Zwischen Assuan und dem zweiten Katarakt bot sich der ägyptischen Flotte eine friedvolle Landschaft. Auf der Höhe stiller Dörfer legten sie an und verteilten Nahrungsmittel und Hausgerät. Schon seit langem war die Provinz Wawa befriedet. Glücklich, mit wachen Sinnen glaubte Ramses einen Traum verwirklicht, so unmittelbar sprach dieses Land ihn an.
Er erwachte aus seinem Traum, als er ein unglaubliches Bauwerk vor sich sah. Es war die gewaltige Festung Buhen mit ihren zweiundzwanzig Ellen hohen und zehn Ellen dicken Ziegelmauern; von den viereckigen Türmen aus, die den zinnenbestückten Wehrgang unterbrachen, überwachten ägyptische Späher den zweiten Katarakt und das Umland. Kein nubischer Einfall vermochte den Festungsgürtel zu sprengen, und schon gar nicht Buhen, das ständig mit dreitausend Soldaten besetzt war und durch ein Heer von Boten mit Ägypten Verbindung hielt.

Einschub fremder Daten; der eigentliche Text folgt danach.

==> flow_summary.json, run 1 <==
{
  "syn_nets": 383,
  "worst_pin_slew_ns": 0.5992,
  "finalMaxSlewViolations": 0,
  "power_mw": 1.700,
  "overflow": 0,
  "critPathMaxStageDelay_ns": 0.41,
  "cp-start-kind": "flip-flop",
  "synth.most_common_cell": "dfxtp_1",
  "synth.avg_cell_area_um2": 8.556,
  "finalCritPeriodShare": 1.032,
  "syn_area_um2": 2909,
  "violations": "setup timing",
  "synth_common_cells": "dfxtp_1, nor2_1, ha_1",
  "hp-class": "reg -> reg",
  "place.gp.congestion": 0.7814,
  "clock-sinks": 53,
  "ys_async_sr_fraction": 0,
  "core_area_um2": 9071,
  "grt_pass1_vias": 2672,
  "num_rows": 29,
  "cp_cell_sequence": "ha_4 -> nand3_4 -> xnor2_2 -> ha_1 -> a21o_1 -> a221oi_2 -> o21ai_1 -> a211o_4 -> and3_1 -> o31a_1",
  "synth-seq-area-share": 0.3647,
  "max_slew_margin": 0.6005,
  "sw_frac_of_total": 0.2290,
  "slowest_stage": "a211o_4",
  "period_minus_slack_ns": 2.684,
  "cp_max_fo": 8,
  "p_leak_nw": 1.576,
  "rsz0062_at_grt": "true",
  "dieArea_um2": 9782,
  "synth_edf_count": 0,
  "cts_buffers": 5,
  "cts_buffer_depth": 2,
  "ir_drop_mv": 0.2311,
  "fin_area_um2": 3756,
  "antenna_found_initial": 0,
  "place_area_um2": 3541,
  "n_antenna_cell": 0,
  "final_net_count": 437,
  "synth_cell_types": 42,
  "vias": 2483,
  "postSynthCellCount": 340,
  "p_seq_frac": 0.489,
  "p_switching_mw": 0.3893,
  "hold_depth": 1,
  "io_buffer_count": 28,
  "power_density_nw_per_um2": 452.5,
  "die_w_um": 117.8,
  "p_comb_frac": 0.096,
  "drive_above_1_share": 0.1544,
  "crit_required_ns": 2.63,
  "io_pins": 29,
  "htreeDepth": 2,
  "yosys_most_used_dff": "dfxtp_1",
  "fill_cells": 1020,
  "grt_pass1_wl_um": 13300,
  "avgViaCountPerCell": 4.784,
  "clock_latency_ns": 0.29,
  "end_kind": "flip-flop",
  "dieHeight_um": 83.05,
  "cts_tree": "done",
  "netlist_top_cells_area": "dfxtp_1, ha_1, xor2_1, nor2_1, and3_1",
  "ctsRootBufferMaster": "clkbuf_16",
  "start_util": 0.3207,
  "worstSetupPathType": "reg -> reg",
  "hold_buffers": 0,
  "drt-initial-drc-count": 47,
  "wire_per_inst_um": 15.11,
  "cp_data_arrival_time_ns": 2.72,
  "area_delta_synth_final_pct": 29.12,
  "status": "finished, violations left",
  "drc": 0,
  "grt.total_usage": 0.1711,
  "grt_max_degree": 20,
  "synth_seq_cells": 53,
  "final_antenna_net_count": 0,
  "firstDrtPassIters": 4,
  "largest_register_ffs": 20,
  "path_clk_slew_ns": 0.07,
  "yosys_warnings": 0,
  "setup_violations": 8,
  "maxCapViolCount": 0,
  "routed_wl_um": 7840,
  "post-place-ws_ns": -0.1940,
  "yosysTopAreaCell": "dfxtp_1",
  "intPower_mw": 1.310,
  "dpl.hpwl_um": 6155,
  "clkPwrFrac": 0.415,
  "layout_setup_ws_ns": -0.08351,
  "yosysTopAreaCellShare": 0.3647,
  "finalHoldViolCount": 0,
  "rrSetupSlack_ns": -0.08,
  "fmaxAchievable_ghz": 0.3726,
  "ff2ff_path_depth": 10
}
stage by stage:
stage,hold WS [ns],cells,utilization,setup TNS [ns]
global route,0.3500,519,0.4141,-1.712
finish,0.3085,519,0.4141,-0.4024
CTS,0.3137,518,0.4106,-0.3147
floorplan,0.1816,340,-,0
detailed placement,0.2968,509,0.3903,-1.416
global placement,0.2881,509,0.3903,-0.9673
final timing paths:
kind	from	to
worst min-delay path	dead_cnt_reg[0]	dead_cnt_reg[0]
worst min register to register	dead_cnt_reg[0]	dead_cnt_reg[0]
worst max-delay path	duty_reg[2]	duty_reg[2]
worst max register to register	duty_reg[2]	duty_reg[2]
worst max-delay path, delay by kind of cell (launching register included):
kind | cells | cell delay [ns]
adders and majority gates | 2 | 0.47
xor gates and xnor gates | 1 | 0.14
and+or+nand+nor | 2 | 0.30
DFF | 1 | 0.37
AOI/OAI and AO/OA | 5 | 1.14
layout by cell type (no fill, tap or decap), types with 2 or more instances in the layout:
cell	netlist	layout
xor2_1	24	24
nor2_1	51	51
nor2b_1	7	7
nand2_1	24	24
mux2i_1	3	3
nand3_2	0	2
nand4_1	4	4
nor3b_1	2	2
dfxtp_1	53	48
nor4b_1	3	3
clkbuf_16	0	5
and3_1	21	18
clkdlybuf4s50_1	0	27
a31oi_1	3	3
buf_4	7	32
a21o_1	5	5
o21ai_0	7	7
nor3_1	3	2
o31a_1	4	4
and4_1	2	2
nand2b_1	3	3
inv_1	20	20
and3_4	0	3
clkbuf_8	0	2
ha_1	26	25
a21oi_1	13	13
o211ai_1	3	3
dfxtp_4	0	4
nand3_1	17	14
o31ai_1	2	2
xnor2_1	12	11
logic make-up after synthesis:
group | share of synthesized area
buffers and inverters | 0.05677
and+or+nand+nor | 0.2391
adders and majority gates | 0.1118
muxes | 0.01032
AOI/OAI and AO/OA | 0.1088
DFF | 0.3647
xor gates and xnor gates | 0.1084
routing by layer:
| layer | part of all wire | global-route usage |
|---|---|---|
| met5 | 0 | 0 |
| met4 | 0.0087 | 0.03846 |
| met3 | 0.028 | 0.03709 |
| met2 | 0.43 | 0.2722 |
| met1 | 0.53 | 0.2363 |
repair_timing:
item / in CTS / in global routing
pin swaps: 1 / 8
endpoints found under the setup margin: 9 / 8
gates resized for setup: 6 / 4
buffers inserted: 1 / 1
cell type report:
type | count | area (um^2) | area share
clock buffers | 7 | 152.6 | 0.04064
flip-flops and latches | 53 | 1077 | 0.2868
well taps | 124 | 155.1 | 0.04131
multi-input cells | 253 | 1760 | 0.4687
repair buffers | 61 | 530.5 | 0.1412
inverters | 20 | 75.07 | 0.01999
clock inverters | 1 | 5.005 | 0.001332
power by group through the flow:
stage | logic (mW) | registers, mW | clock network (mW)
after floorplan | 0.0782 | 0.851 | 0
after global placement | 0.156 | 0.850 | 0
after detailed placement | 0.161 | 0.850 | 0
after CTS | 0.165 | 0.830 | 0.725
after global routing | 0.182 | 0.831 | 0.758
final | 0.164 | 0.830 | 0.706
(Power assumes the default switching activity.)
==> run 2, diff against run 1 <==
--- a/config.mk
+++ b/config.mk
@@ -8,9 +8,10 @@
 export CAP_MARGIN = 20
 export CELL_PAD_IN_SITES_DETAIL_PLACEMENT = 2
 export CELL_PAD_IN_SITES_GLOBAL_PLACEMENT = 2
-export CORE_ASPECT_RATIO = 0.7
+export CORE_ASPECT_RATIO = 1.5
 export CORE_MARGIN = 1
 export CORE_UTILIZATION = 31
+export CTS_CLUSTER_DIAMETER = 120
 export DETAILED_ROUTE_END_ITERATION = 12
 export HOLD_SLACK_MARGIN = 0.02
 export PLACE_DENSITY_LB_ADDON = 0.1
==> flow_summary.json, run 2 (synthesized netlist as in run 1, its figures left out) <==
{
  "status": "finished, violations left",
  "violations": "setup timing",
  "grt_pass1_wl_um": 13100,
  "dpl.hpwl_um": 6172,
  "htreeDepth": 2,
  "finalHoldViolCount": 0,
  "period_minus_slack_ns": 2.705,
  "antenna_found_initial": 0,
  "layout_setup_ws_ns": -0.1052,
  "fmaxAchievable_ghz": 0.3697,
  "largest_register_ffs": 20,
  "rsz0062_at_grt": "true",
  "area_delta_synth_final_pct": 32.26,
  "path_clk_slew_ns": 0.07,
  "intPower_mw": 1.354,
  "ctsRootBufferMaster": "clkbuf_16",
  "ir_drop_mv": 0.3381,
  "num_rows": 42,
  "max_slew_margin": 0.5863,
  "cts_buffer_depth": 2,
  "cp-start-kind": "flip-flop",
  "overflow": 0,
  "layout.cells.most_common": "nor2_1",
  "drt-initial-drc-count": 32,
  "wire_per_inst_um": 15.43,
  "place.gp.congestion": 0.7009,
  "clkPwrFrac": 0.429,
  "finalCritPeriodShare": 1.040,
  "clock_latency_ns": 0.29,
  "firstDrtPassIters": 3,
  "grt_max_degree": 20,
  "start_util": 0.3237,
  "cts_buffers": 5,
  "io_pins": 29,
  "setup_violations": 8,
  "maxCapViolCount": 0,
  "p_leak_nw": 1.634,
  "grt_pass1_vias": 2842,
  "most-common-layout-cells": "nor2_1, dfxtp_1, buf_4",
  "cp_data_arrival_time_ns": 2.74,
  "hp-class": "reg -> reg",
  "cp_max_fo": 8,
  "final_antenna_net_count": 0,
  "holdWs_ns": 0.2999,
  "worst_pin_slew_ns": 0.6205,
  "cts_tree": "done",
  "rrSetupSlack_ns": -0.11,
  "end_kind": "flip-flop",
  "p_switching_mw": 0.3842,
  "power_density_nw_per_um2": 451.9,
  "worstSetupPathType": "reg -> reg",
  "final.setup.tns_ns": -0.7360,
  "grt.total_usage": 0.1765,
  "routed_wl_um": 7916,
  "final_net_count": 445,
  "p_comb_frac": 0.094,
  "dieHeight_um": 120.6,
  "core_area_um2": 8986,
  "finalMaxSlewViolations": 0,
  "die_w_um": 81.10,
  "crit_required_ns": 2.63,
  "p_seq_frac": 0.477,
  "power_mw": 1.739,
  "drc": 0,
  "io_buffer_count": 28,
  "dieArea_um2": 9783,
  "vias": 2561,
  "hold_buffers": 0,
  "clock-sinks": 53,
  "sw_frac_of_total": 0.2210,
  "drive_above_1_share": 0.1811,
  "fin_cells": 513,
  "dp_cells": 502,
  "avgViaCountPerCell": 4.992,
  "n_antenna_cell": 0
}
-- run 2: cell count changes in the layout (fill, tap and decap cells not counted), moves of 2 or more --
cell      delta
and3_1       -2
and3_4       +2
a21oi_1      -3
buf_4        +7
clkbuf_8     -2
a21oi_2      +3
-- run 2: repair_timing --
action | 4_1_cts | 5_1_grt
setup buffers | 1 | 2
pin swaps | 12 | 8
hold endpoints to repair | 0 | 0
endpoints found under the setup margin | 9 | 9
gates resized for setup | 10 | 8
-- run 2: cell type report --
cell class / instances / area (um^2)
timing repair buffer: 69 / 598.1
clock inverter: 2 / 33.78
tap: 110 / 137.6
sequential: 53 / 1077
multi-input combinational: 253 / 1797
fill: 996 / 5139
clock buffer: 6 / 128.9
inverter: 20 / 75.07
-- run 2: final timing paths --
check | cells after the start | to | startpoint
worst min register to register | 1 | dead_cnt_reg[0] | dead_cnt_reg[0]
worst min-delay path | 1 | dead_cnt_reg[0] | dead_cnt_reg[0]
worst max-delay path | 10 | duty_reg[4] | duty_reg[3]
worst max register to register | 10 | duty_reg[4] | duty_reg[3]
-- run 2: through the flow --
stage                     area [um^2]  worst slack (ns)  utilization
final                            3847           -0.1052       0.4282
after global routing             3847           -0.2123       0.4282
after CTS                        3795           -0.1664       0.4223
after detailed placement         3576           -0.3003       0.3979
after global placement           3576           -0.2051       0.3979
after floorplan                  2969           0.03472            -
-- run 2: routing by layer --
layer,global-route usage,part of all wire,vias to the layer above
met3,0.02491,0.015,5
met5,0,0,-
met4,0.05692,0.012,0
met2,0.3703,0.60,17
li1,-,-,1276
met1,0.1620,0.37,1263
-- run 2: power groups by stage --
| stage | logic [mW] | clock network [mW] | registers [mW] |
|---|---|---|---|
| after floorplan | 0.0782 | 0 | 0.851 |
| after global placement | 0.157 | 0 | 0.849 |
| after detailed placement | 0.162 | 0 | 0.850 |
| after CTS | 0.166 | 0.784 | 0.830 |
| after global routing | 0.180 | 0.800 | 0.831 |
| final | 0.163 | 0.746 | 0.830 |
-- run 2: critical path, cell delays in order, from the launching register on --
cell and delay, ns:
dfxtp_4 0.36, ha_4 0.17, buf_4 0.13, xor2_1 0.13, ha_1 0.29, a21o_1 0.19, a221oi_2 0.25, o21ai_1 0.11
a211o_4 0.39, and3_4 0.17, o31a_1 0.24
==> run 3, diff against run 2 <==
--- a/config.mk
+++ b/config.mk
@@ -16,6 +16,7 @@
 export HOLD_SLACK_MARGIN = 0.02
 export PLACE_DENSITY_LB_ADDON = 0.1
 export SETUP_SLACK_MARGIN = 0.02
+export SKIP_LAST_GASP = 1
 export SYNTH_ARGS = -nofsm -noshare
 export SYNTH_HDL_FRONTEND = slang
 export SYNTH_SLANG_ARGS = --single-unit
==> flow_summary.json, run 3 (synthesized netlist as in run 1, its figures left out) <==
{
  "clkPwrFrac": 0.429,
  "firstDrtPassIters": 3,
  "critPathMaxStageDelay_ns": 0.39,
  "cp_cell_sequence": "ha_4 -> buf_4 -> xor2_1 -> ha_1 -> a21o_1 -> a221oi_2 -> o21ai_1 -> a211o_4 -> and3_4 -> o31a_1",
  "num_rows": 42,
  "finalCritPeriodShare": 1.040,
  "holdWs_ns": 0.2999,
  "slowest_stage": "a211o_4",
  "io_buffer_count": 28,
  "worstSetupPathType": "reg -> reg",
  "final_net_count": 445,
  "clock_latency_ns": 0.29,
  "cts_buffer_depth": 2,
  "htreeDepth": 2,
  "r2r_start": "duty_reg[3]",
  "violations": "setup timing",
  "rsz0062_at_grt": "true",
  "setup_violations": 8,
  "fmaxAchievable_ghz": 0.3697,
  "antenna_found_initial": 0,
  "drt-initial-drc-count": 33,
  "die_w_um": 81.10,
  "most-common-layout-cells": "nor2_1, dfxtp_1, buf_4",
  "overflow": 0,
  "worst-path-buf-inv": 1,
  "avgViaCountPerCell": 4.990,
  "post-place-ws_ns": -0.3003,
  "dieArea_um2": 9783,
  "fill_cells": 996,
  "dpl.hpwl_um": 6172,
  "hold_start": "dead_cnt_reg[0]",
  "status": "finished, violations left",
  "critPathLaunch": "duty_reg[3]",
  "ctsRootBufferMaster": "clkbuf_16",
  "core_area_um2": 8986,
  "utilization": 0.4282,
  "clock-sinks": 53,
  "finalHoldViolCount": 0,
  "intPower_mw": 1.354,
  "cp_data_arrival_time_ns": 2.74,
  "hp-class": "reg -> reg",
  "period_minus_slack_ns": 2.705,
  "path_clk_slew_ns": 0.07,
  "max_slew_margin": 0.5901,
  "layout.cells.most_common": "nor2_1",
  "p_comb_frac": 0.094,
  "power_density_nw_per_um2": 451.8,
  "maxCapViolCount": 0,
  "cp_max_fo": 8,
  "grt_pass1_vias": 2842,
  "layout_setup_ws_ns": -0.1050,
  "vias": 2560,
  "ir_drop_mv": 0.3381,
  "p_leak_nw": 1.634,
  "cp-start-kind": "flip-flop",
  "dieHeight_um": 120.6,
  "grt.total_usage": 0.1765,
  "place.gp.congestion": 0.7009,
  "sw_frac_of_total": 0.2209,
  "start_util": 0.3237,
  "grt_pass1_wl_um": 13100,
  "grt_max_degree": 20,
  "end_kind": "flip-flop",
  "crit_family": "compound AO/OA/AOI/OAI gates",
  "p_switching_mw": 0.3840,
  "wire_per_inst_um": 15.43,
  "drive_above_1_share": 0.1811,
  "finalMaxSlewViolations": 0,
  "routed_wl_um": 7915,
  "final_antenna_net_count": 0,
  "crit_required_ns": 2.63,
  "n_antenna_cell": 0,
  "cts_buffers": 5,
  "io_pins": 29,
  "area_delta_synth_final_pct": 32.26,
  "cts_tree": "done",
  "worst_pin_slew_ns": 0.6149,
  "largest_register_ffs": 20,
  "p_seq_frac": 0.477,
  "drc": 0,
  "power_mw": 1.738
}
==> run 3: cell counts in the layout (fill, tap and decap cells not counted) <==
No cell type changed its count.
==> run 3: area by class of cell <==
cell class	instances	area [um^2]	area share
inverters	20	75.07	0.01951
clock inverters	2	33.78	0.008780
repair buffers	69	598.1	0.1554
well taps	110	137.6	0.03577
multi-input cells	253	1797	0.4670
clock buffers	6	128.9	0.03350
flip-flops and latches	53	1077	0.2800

Sethos und Ramses betraten die Festung durch das auf die Wüste blickende Haupttor. Eine Holzbrücke führte zum zweiten Doppeltor, das jeden Angreifer fernhielt, weil es ihn einem Hagel von Pfeilen, Wurfspießen und aus Schleudern abgeschossenen Steinen aussetzte. Die Schießscharten waren so angebracht, daß der Feind ins Kreuzfeuer geriet und keine Gelegenheit zur Flucht bekam.
Im Städtchen zu Füßen der Festung hatte ein Teil der Mannschaft Quartier bezogen. Eine Kaserne, schmucke Häuser, Speicher und Werkstätten, ein Marktplatz sowie Badehäuser machten das Leben durchaus angenehm. Hier konnte sich jetzt auch die Schiffsbesatzung eine Weile Entspannung gönnen, bevor es weiterging nach Kusch, in die zweite nubische Provinz. Noch herrschte Hochstimmung.
Der Festungskommandant empfing den König und seinen Sohn im Festsaal von Buhen, wo er auch Recht sprach, nachdem seine Entscheidungen dem Wesir unterbreitet und von ihm gutgeheißen worden waren. Heute bewirtete er den hohen Besuch mit kühlem Bier und Datteln.
»Ist der Vizekönig von Nubien denn nicht anwesend?« fragte Sethos.
»Er muß bald zurück sein, Majestät.«
»Sollte er seinen Wohnort gewechselt haben?«
»Nein, Majestät, er wollte sich nur persönlich Kenntnis verschaffen von der Lage in Irem, südlich des dritten Katarakts.«
»Der Lage? Meinst du einen Aufstand?«
Der Kommandant wich Sethos’ Blick aus.
»Das Wort ist gewiß übertrieben.«
»Sollte der Vizekönig eine so weite Reise unternehmen, nur um ein paar Diebe dingfest zu machen?«
»Nein, Majestät, wir haben die Gegend völlig unter Kontrolle und…«
»Warum wird in euren Berichten seit Monaten die Gefahr verharmlost?«
»Ich habe mich um Sachlichkeit bemüht. Gewiß, die Nubier der Provinz Irem sind im Augenblick etwas unruhig, aber…«
»Zwei Karawanen wurden angegriffen, Plünderer haben einen Brunnen in ihre Gewalt gebracht, ein Kundschafter wurde ermordet. Nennst du das eine kleine Unruhe?«
»Wir haben schon Schlimmeres erlebt, Majestät.«
»Gewiß, doch da wurden Strafen verhängt. Diesmal habt ihr, der Vizekönig und du, euch als unfähig erwiesen, die Schuldigen festzunehmen, und daher halten die Nubier sich für unangreifbar und stiften jetzt überall Aufruhr.«
»Meine Aufgabe ist einzig und allein die Verteidigung«, warf der Kommandant ein. »Kein Nubier wird unseren Festungsgürtel sprengen.«
Sethos’ Zorn wurde immer heftiger.
»Glaubt ihr vielleicht, wir könnten Kusch und Irem ruhig den Aufständischen überlassen?«
»Keineswegs, Majestät!«
»Dann rück mit der Wahrheit heraus.«
Die Entschlußlosigkeit dieses hohen Offiziers widerte Ramses an. Solche Feiglinge waren nicht würdig, Ägypten zu dienen. Er an seines Vaters Statt hätte diesen Kerl seines Ranges enthoben und an die vorderste Front geschickt.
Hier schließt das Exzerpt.